Treatment durations ranged from 1 to 52 wk. Studies included interventions with food exchanges at 1 or 2 or 3 (and more) or probably 3 (and more) meals per day (6, 2, 25, and 12 studies, respectively). This enabled queries concerning meal numbers and "dose " dependency of outcomes in relation to dietary GL or any of its indexes. Diets were intended to meet maintenance and growth requirements (37 studies) or submaintenance requirements (8 studies); no overfeeding studies were encountered. Control of food intake was categorized as ad libitum (7 studies), limited controlled food intake (22 studies), and controlled food intake (16 studies).
All studies were free-living (no studies of hospitalized patients or subjects housed in metabolic wards or centers of human nutrition). Studies were from all continents: Asia (4 studies), Australasia (6 studies), Europe (19 studies), South America (2 studies), Africa (1 study), and North America (13 studies).

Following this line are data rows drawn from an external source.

Source: an optimization exercise on an open RTL-to-GDS flow (aim: small area, a short achievable clock period and few clock cycles per item). Production flows keep margins and buffers that such runs may drop. No run shown here included a check of the RTL's function; only the layout flow was run. Power and IR drop assume default switching activity.

==> flow/design.v (outline; a module is shown in full before it is edited, if it fits) <==
// module prefix_gcell: 12 lines
// module prefix_pcell: 11 lines
// module prefix_xcell: 7 lines
// module prefix_pgcell: 10 lines
// module prefix_pg0cell: 11 lines
// module prefix_sumcell: 9 lines
// module prefix_slice_adder: 3866 lines
// module prefix_add_unit: 59 lines
module prefix_add_unit (
  input  logic         clk_i,
  input  logic         rst_i,
  input  logic         flush_i,
  input  logic         req_valid_i,
  output logic         req_ready_o,
  input  logic [255:0] req_a_i,
  input  logic [255:0] req_b_i,
  input  logic         req_sub_i,
  input  logic         req_cin_i,
  output logic         resp_valid_o,
  input  logic         resp_ready_i,
  output logic [255:0] resp_sum_o,
  output logic         resp_cout_o,
  output logic         resp_ovf_o,
  output logic         busy_o
);
  // ...
==> flow/flow/run.sh <==
#!/bin/bash
# Standard ORFS layout, except that the port buffers are the smallest
# buffer cell (buf_1) instead of the cell buffer_ports picks by default.
set -e
echo 'export BUFFER_PORTS_ARGS = -buffer_cell sky130_fd_sc_hd__buf_1' >> "$FLOW_CONFIG"
echo "export ABC_LOAD_IN_FF = 1" >> "$FLOW_CONFIG"
bash standard.sh > standard.log 2>&1
==> flow/standard.sh <==
#!/bin/bash
# synth_recipe.tcl (not shown) runs the flow's synth.tcl, then flattens the netlist and writes it again
# the make line also repeats each setting of config.mk as NAME=value (left out here)
make -C /OpenROAD-flow-scripts/flow DESIGN_CONFIG=/design/flow/config.mk WORK_HOME=/design/flow/orfs CLKGATE_MAP_FILE= SYNTH_SCRIPT=/design/flow/synth_recipe.tcl "${@:-finish}"
==> flow/config.mk <==
export PLATFORM = sky130hd
export DESIGN_NAME = prefix_add_unit
export DESIGN_NICKNAME = prefix_add_unit
export VERILOG_FILES = /design/flow/design.v
export SDC_FILE = /design/flow/constraint.sdc
export NUM_CORES = 4
export LEC_CHECK = 0
export CAP_MARGIN = 20
export CORE_MARGIN = 2
export CORE_UTILIZATION = 30
export SLEW_MARGIN = 20
export SYNTH_HIERARCHICAL = 1
export SYNTH_MINIMUM_KEEP_SIZE = 0
export BUFFER_PORTS_ARGS = -buffer_cell sky130_fd_sc_hd__buf_1
export ABC_LOAD_IN_FF = 1
==> flow/constraint.sdc <==
create_clock -name core_clock -period 5.5 [get_ports {clk_i}]
set_input_delay 1.1000 -clock core_clock [delete_from_list [all_inputs] [get_ports {clk_i}]]
set_output_delay 1.1000 -clock core_clock [all_outputs]
set_load 0.01 [all_outputs]
==> impl_results.md, run 1 <==
- Status: complete, no violations
- DRT iter0 DRCs: 2088
- Count of input and output buffers: 779
- DR top layer: met4
- Global route hottest layer: met2
- Register area: 7770 um^2
- Die height: 297 um
- LEAKAGE: 10.5 nW
- Synthesized area: 25800 um^2
- Design area: 32100 um^2
- Max stage delay on crit path: 690 ps
- Synth top area share: 0.300
- H-tree levels: 2
- Post-DP Area: 30900 um^2
- Fill cells: 9186
- Maximum vdd drop: 0.183 mV
- Sequential-to-total area share from yosys stat: 0.301
- Layout clock area frac: 0.0366
- Clock Power: 2.41 mW
- Resize count post-CTS: 0
- RSZ-0062 raised after global routing: false
- Initial antenna violation count: 5
- Met2 wire length: 61900 um
- GPL Wtd Cong: 1.03
- Rows: 107
- Flip-flop count of the largest register after layout: 256
- Hold path cells: 2
- Post-synthesis simple-gate area fraction: 0.151
- Finished Layout Cells: 5290
- Xor/xnor share of the synthesized area: 0.261
- Cells along the critical path: clkbuf_4, buf_12, buf_4, xnor2_1, o21ai_1, a21oi_2, o21ai_1, a21oi_2, o21ai_1, a21oi_2, a21boi_1, inv_1, a21o_1, a21boi_1, xor2_1
- # clock sinks: 259
- Total Power Consumption: 10.1 mW
- HP Start: valid_q$_SDFFE_PP0P_
- Clk root buf: clkbuf_16
- Die span in x: 297 um
- Tmin final: 4580 ps
==> run 2, diff against run 1 <==
==> flow/flow/run.sh (replaced) <==
#!/bin/bash
# Standard ORFS layout, except that the port buffers are the smallest
# buffer cell (buf_1) instead of the cell buffer_ports picks by default.
set -e
echo 'export BUFFER_PORTS_ARGS = -buffer_cell sky130_fd_sc_hd__buf_1' >> "$FLOW_CONFIG"
bash standard.sh > standard.log 2>&1
--- a/flow/config.mk
+++ b/flow/config.mk
@@ -12,4 +12,3 @@
 export SYNTH_HIERARCHICAL = 1
 export SYNTH_MINIMUM_KEEP_SIZE = 0
 export BUFFER_PORTS_ARGS = -buffer_cell sky130_fd_sc_hd__buf_1
-export ABC_LOAD_IN_FF = 1
==> run 2 against run 1 <==
Against the previous run:
- critical path depth unchanged
- sequential share of layout area unchanged
- clock skew unchanged
- critical endpoint unchanged
- largest cell class unchanged
- largest power group unchanged
==> impl_results.md, run 2 <==
- Status: complete, no violations (unchanged)
- Cells along the critical path: clkbuf_4, buf_12, buf_4, xnor2_1, o21ai_1, a21oi_2, o21ai_1, a21oi_2, o21ai_1, a21oi_2, a21boi_1, inv_1, a21o_1, a21boi_1, xor2_1 (unchanged)
- Max transition margin: 0.366 (unchanged)
- Most used DFF post-synth: edfxtp_1 (unchanged)
- DR top layer: met4 (unchanged)
- Worst reg2reg path startpoint: valid_q$_SDFFE_PP0P_ (unchanged)
- Synth Area per Inst: 8.03 um^2 (unchanged)
- Startpoint types: primary input (unchanged)
- R2R cell count: 3 (unchanged)
- Post-synth top cells: 597 x nand2_1, 512 x o21ai_1, 429 x nor2_1, 385 x a21oi_2, 385 x xor2_1 (unchanged)
- Hold path cells: 2 (unchanged)
- Top-count cell post-synth: nand2_1 (unchanged)
- CTS Buf Count: 37 (unchanged)
- Design area: 32100 um^2 (unchanged)
- GPL Wtd Cong: 1.03 (unchanged)
- Max stage delay on crit path: 690 ps (about the same)
- Share of cells above drive strength 1: 0.128 (unchanged)
- Die height: 297 um (unchanged)
- Largest net degree at the start of global routing: 124 (unchanged)
- Synth top area share: 0.300 (unchanged)
- Crit path capture type: flip-flop (unchanged)
- HP Class: flip-flop to flip-flop (unchanged)
- Final Skew: 15.9 ps (unchanged)
- # setup viols final: 0 (unchanged)
- Clk slew on worst S/H paths: 50 ps (about the same)
- Pins over their slew limit: 0 (unchanged)
- WL met3: 7650 um (unchanged)
- DRT iter0 DRCs: 2088 (unchanged)
- DRT antenna net count: 0 (unchanged)
- Internal power: 5.68 mW (unchanged)
- Core Area: 85100 um^2 (unchanged)
- Fin worst setup slack: 917 ps (unchanged)
- Met2 wire length: 61900 um (unchanged)
- Count of input and output buffers: 779 (unchanged)
- Register-to-register path setup slack: 3500 ps (about the same)
- PwrDens: 315 nW/um^2 (unchanged)
- Placed insts: 5223 (unchanged)
- Rows: 107 (unchanged)
- Finished Layout Cells: 5290 (unchanged)
- DRT met1 WL: 55700 um (unchanged)
- Comb power frac: 0.492 (about the same)
- FFs w/ async S/R, synth: 0 (unchanged)
- LEAKAGE: 10.5 nW (unchanged)
- Sw Ratio: 0.438 (unchanged)
- Top cell type by total area after synthesis: edfxtp_1 (unchanged)
- Post-DP Area: 30900 um^2 (unchanged)
- Crit path arrival time: 4860 ps (about the same)
- Drt via density: 5.14 (unchanged)
- Placement Setup Slack: 488 ps (unchanged)
- Area grow syn2layout: 24.3% (unchanged)
- Final period utilization: 0.833 (unchanged)
- Hold Path Sink: valid_q$_SDFFE_PP0P_ (unchanged)
- Slew @ Worst Pin: 951 ps (unchanged)
- GRT Resource Usage Total: 0.280 (unchanged)
- Syn_nets: 3732 (unchanged)
- Fin nets: 4637 (unchanged)
- Most common cell after layout, fill and taps aside: buf_1 (unchanged)
- Postcts setup bufs: 0 (unchanged)
- Seq pwr share: 0.269 (about the same)
- DIE AREA: 88300 um^2 (unchanged)
- Hold Vio Cnt, Final: 0 (unchanged)
- YS warnings: 7 (unchanged)
- HP Start: valid_q$_SDFFE_PP0P_ (unchanged)
- Largest cells by area after synthesis: edfxtp_1 30%, a21oi_2 13%, xor2_1 13% (unchanged)
- First-pass GRT wire length: 181000 um (unchanged)
- CP max stage cell: a21boi_1 (unchanged)
- Fmax: 218 MHz (unchanged)
- Synthesized instance count: 3213 (unchanged)
- Critical path class: primary input to flip-flop (unchanged)
- 1st-pass router iterations: 7 (unchanged)
- Average wire per standard cell: 24.5 um (unchanged)
- Max cap viols: 0 (unchanged)
- Clk root buf: clkbuf_16 (unchanged)
- CTS tree: done (unchanged)
- Initial antenna violation count: 5 (unchanged)
- Total Power Consumption: 10.1 mW (unchanged)
- Most frequent cells in the layout: 778 x buf_1, 597 x nand2_1, 512 x o21ai_1 (unchanged)
- Peak fanout along the critical path: 27 (unchanged)
- Maximum vdd drop: 0.183 mV (unchanged)
- DRC: 0 (unchanged)
- Flip-flop count of the largest register after layout: 256 (unchanged)
- Post-cts hold buffer count: 0 (unchanged)
- EDFF count, synth: 258 (unchanged)
- Switch Pwr: 4.43 mW (unchanged)
- RSZ-0062 raised after global routing: false (unchanged)
- Hpwl dp: 114000 um (unchanged)
- R2r endpoint: sum_q[187]$_DFFE_PP_ (unchanged)
- Worst endpoint required time: 5780 ps (about the same)
- Vias in the first global route: 26500 (unchanged)
- Number of synthesized register bits: 259 (unchanged)
- Reg with most FFs: sum_q (unchanged)
- Resize count post-CTS: 0 (unchanged)
- Vias: 27200 (unchanged)
- Total grt overflow: 0 (unchanged)
- # clock sinks: 259 (unchanged)
- Post-synth cell types: 18 (unchanged)
- Utilization after layout: 0.377 (unchanged)
- Initial Utilization: 0.303 (unchanged)
- I/O pin count: 780 (unchanged)
- Clock Tree Buf Depth: 3 (unchanged)
- Final WL: 130000 um (unchanged)
- Sequential-to-total area share from yosys stat: 0.301 (unchanged)
- Clock Latency Late Sink: 550 ps (about the same)
- Tmin final: 4580 ps (unchanged)
- Clk pwr share: 0.239 (about the same)
- Die span in x: 297 um (unchanged)
- Synthesized area: 25800 um^2 (unchanged)
- Fill cells: 9186 (unchanged)
- H-tree levels: 2 (unchanged)
## run 2: cell type report
cell class / instances / area (um^2) / share of cell area
sequential: 259 / 7770 / 0.242
timing repair buffer: 867 / 3650 / 0.114
inverter: 129 / 484 / 0.0151
tap: 1144 / 1430 / 0.0446
antenna: 5 / 12.5 / 0.000390
clock inverter: 18 / 193 / 0.00601
clock buffer: 44 / 982 / 0.0306
multi-input combinational: 2824 / 17500 / 0.547
## run 2: worst max path at each step
stage	start	end	slack, ps
final	req_sub_i	sum_q[207]$_DFFE_PP_	920
after global routing	req_sub_i	sum_q[211]$_DFFE_PP_	800
after CTS	req_sub_i	sum_q[207]$_DFFE_PP_	1070
after detailed placement	req_sub_i	sum_q[207]$_DFFE_PP_	490
after global placement	req_sub_i	sum_q[207]$_DFFE_PP_	460
after floorplan	req_valid_i	cout_q$_DFFE_PP_	-2570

Mortality and morbidity scores were not collected, because few studies were of sufficient duration to encounter reliable responses. No data were reported on mortality, cardiovascular events, or diabetic complications. Changes in the severity of risk factors were the primary outcomes: fasting glucose, glycated proteins (HbA1c, fructosamine), fasting insulin, insulin sensitivity, calculated HOMA %S, calculated HOMA %B, calculated HOMA %D (the product of HOMA %B x HOMA %S), fasting plasma or serum triacylglycerols, and body weight. Data on fasting total, HDL, and LDL cholesterol were extracted, appeared to be confounded, and were not investigated further at this time. Other outcomes were macronutrient intakes, physical activity, and adverse events. Insufficient numbers of studies monitored physical activity to accumulate information in the database; 3 that did so provided no data (27-29). The following intake data were noted: 1) metabolizable energy intake (41 studies, 26 had freedom to respond, ie, ad libitum plus limited controlled food intake; the other 15 had controlled, ie, fixed, food intake), available carbohydrate intake (41 studies, 26 with freedom to respond); 2) unavailable carbohydrate intake (36 studies, 22 with freedom to respond); 3) protein intake (39 studies, 24 with freedom to respond); 4) fat intake (40 studies, 26 with freedom to respond); 5) calculated GL (ie, diet GI times available carbohydrate intake/100; 38 studies, 24 with freedom to respond); 6) dietary GI (as % glucose) ostensibly of available carbohydrate (41 studies, 26 with freedom to respond; 6 studies did not fully report GI values but this was recoverable approximately from other information available (see footnotes to Table 4
); 7) calculated GI of total carbohydrate (35 studies, 22 with freedom to respond) were estimated as 100 times the dietary GL divided by the sum weight of available and unavailable carbohydrate.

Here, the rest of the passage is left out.